§ **EXTRACTED RECORDS**
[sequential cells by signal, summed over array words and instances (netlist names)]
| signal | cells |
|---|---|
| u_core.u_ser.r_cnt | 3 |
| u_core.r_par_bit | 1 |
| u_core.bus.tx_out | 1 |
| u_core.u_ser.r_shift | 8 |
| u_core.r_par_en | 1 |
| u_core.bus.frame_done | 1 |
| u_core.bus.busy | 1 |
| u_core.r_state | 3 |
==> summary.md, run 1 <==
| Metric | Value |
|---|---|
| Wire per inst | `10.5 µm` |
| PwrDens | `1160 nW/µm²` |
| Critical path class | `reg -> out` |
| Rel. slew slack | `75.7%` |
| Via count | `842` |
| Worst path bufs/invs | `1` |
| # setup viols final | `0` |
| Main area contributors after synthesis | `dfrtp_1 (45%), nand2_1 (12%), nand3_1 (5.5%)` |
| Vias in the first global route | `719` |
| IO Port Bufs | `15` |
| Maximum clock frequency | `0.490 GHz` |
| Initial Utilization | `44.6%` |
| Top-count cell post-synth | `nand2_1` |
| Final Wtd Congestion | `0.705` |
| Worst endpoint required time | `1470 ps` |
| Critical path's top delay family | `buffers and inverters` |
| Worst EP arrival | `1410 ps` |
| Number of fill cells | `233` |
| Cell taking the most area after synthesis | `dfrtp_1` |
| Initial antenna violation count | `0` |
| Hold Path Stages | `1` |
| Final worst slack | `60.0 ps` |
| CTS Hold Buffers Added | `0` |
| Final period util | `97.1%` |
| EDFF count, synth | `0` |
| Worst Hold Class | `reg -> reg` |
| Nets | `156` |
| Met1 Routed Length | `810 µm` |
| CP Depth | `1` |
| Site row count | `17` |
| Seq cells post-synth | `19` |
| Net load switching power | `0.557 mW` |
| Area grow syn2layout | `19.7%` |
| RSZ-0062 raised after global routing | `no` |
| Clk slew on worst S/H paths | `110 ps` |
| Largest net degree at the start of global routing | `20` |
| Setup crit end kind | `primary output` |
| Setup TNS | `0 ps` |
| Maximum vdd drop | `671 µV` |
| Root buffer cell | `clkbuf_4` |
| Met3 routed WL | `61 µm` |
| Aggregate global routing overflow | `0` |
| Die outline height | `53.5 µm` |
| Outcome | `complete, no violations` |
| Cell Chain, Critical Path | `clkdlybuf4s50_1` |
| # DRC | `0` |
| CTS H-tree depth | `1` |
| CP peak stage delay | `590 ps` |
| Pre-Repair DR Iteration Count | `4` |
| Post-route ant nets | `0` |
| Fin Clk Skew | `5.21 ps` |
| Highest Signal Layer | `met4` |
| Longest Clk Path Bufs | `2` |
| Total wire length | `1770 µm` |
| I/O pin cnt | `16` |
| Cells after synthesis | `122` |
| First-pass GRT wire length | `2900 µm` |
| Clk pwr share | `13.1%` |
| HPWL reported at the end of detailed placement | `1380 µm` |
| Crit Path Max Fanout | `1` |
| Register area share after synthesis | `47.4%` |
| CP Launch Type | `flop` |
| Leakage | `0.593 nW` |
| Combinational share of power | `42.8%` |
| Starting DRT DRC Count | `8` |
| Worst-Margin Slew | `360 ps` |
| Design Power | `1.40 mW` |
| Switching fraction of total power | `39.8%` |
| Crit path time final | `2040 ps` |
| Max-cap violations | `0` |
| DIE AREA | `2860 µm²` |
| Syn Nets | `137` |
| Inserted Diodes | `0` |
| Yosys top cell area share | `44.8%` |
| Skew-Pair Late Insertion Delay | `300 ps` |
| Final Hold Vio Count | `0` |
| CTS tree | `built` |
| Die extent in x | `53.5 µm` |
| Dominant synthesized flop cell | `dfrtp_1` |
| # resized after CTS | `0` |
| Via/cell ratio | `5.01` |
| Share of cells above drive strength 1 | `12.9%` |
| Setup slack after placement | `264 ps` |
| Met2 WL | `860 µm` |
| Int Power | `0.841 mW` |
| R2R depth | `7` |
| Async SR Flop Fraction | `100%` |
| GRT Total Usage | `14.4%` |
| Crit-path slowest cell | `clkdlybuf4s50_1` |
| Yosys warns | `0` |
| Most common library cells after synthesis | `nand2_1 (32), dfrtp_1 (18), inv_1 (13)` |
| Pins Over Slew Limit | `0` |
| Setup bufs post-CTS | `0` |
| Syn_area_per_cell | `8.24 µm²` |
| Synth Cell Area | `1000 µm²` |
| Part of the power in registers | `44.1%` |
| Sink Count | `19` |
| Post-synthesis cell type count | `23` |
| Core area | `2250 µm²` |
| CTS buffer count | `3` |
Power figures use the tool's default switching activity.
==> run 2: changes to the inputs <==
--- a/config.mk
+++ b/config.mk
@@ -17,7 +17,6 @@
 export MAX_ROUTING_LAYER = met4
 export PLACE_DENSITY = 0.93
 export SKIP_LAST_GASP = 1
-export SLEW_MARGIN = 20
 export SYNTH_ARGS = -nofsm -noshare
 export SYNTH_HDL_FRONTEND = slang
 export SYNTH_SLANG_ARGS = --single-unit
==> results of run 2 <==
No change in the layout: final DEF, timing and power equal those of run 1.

§ **TASK TO COMPLETE**
Please retype exactly, and only, the lines starting at the one that contains "GRT Total Usage" and ending with the last line of the material.

§ **SOLUTION FOR THIS EXERCISE**
| GRT Total Usage | `14.4%` |
| Crit-path slowest cell | `clkdlybuf4s50_1` |
| Yosys warns | `0` |
| Most common library cells after synthesis | `nand2_1 (32), dfrtp_1 (18), inv_1 (13)` |
| Pins Over Slew Limit | `0` |
| Setup bufs post-CTS | `0` |
| Syn_area_per_cell | `8.24 µm²` |
| Synth Cell Area | `1000 µm²` |
| Part of the power in registers | `44.1%` |
| Sink Count | `19` |
| Post-synthesis cell type count | `23` |
| Core area | `2250 µm²` |
| CTS buffer count | `3` |
Power figures use the tool's default switching activity.
==> run 2: changes to the inputs <==
--- a/config.mk
+++ b/config.mk
@@ -17,7 +17,6 @@
 export MAX_ROUTING_LAYER = met4
 export PLACE_DENSITY = 0.93
 export SKIP_LAST_GASP = 1
-export SLEW_MARGIN = 20
 export SYNTH_ARGS = -nofsm -noshare
 export SYNTH_HDL_FRONTEND = slang
 export SYNTH_SLANG_ARGS = --single-unit
==> results of run 2 <==
No change in the layout: final DEF, timing and power equal those of run 1.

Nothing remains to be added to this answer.